Anne: Many factors have impacted the declining number of children available for adoption in the US and abroad in the past decades. Teen pregnancies have actually decreased over the past 20 years with the availability of birth control and access to abortion. In 1991 there were 60 births per every 1000 teens age 15-19, versus only 26 births for every 1000 teens in 2013 ( CDC). Additionally, our society has de-stigmatized teen parenthood to a great extent, thus many teens are choosing to parent their babies. Plus extended families are stepping up to support raising children of younger parents. Additionally, within the social service system, there has been a significant effort to keep children with extended families when parents are not capable of parenting themselves. Thus, kinship fostering and adoption has grown. All of these factors have led to a decline in adaptable children in the US. On the international front, adoption sits upon the shifting sands of international politics, internal policy changes and a growing desire to keep children within their home countries.
So while yes, there are many children who need good homes, systems, both domestic and international, are changing how they respond to these needs plus, re-calibrated cultural values are also at play.
How does egg freezing work and should I be thinking about it since I want kids,
but have no partner in sight?
Anne: Egg freezing has been available to the public now since 2012 when the ASRM lifted its experimental status, thus making it another form of ART helping intended parents conceive. In 2014 , of all the ART cycles tracked nationally, 17% were done with the sole intent to freeze all of the harvested eggs for future use. So it is becoming much more common. However it is a medical process involving medication and a surgical procedure, so it is important to understand the benefits and risks. Just like in IVF, with egg freezing, the woman undergoes ovarian stimulation by hormone injections, so that instead of just having one ripe egg, she has many. A series of sonograms determines ripeness of the follicles and at the right time, via a surgical procedure under mild sedation, the eggs are retrieved, frozen and then stored. The process of ovarian stimulation itself carries a small risk such as hyper stimulation of the ovaries. The drugs also can be difficult for some women to tolerate. And as with any surgical procedure, there are risks involved, though relatively minor.
The ASRM guidelines suggest that the best time to freeze eggs is when women are in their 20’s to early 30’s, and no later than 38. One retrieval cycle may not be enough as statistics show that for women under age 38, one frozen egg yields a pregnancy only 2-12 % of the time. Most clinics recommend freezing and storing 15-25 eggs depending on various factors. Costs per freezing cycle ranges from $7500- $10,000, though some clinics have multiple cycle programs which help reduce costs. There are also annual storage costs.
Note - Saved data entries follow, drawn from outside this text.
This is an optimization exercise on Yosys and OpenROAD, whose aim is small area, a short achievable clock period and few clock cycles per item, not a production implementation.
At most, simulation tests tie the RTL to the original design; equivalence was not proved.

Setup of 04-17:
// fp_carpma
module fp_carpma(
    input clk_i, rst_i, en_i,
    input [31:0] x1_i, x2_i,
    output [31:0] sonuc_o,
    output done_o
    );
==> flow/config.mk <==
export PLATFORM = sky130hd
export DESIGN_NAME = fp_carpma
export DESIGN_NICKNAME = fp_carpma
export VERILOG_FILES = /design/flow/design.v
export SDC_FILE = /design/flow/constraint.sdc
export NUM_CORES = 4
export LEC_CHECK = 0
export ABC_AREA = 1
export CAP_MARGIN = 20
export CORE_MARGIN = 2
export CORE_UTILIZATION = 40
export SETUP_SLACK_MARGIN = 3.5
export SLEW_MARGIN = 20
==> flow/constraint.sdc <==
create_clock -name core_clock -period 10.0 [get_ports {clk_i}]
set_input_delay 2.0000 -clock core_clock [delete_from_list [all_inputs] [get_ports {clk_i}]]
set_output_delay 2.0000 -clock core_clock [all_outputs]
set_load 0.01 [all_outputs]
run.sh (not shown) runs the stock make flow with config.mk's settings and CLKGATE_MAP_FILE= SYNTH_SCRIPT=/design/flow/synth_recipe.tcl, a recipe that flattens the netlist after the stock synthesis.
What 12-03 does differently from 04-17 at the input level:
Settings: SETUP_SLACK_MARGIN: 3.5 -> 0.
==> results.txt <==
Data arrival time of the worst path on 12-03 is up relative to 04-17. Compared with 04-17, 12-03 shows share of the clock period used by the worst path after layout higher by 15 points. Compare 12-03 and 04-17 | number of antenna violations at the first check in global routing lower: 12-03. Wire length sits lower in 12-03 than in 04-17. 12-03 against 04-17: transition time at the pin with the least slew margin now sits higher, global-route usage now sits lower. 04-17 → 12-03: routed wire length per instance now smaller, top fanout value on the critical path now sits higher.
Function was not checked in any run of this note: the RTL went through the layout flow alone.

Another version of the RTL of fp_carpma (not shown whole).
For scale: roughly 1,400 cells after synthesis, about 71 flip-flops, roughly 11,000 sq um of cells after synthesis.
==> flow/config.mk <==
export PLATFORM = sky130hd
export DESIGN_NAME = fp_carpma
export DESIGN_NICKNAME = fp_carpma
export VERILOG_FILES = /design/flow/design.v
export SDC_FILE = /design/flow/constraint.sdc
export NUM_CORES = 4
export LEC_CHECK = 0
export ABC_AREA = 1
export CAP_MARGIN = 20
export CORE_MARGIN = 2
export CORE_UTILIZATION = 40
export SETUP_SLACK_MARGIN = 4.5
export SLEW_MARGIN = 20
==> flow/constraint.sdc <==
create_clock -name core_clock -period 10.0 [get_ports {clk_i}]
set_input_delay 2.0000 -clock core_clock [delete_from_list [all_inputs] [get_ports {clk_i}]]
set_output_delay 2.0000 -clock core_clock [all_outputs]
set_load 0.01 [all_outputs]
standard.sh (not shown) runs the stock make flow with config.mk's settings and CLKGATE_MAP_FILE= SYNTH_SCRIPT=/design/flow/synth_recipe.tcl, a recipe that flattens the netlist after the stock synthesis.
==> flow/flow/run.sh <==
#!/bin/bash
set -uo pipefail
export BUFFER_PORTS_ARGS="-buffer_cell sky130_fd_sc_hd__buf_4"
export SYNTH_ARGS="-noabc"
bash standard.sh > flow.log 2>&1
The first run completed without violations.
Testbench counts at the start, summed over its fixed seeds: cycles 7,192, items 2,400.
Most important to consider is that freezing ones eggs does not guarantee a pregnancy down the road, though young eggs certainly have a higher rate of producing a pregnancy than older eggs. Technology has improved vastly with freezing and thawing eggs, but that is only part of the process of conception. When a woman is ready to use her eggs, they have to be thawed, fertilized with her partner’s or a donor’s sperm, and then be transferred into her uterus, or in some cases, into a gestational carrier. Just because the eggs were frozen when the woman was much younger, there are still a number of steps to go to reach pregnancy. It’s important to be fully aware of the benefits and risks and weigh all factors thoughtfully.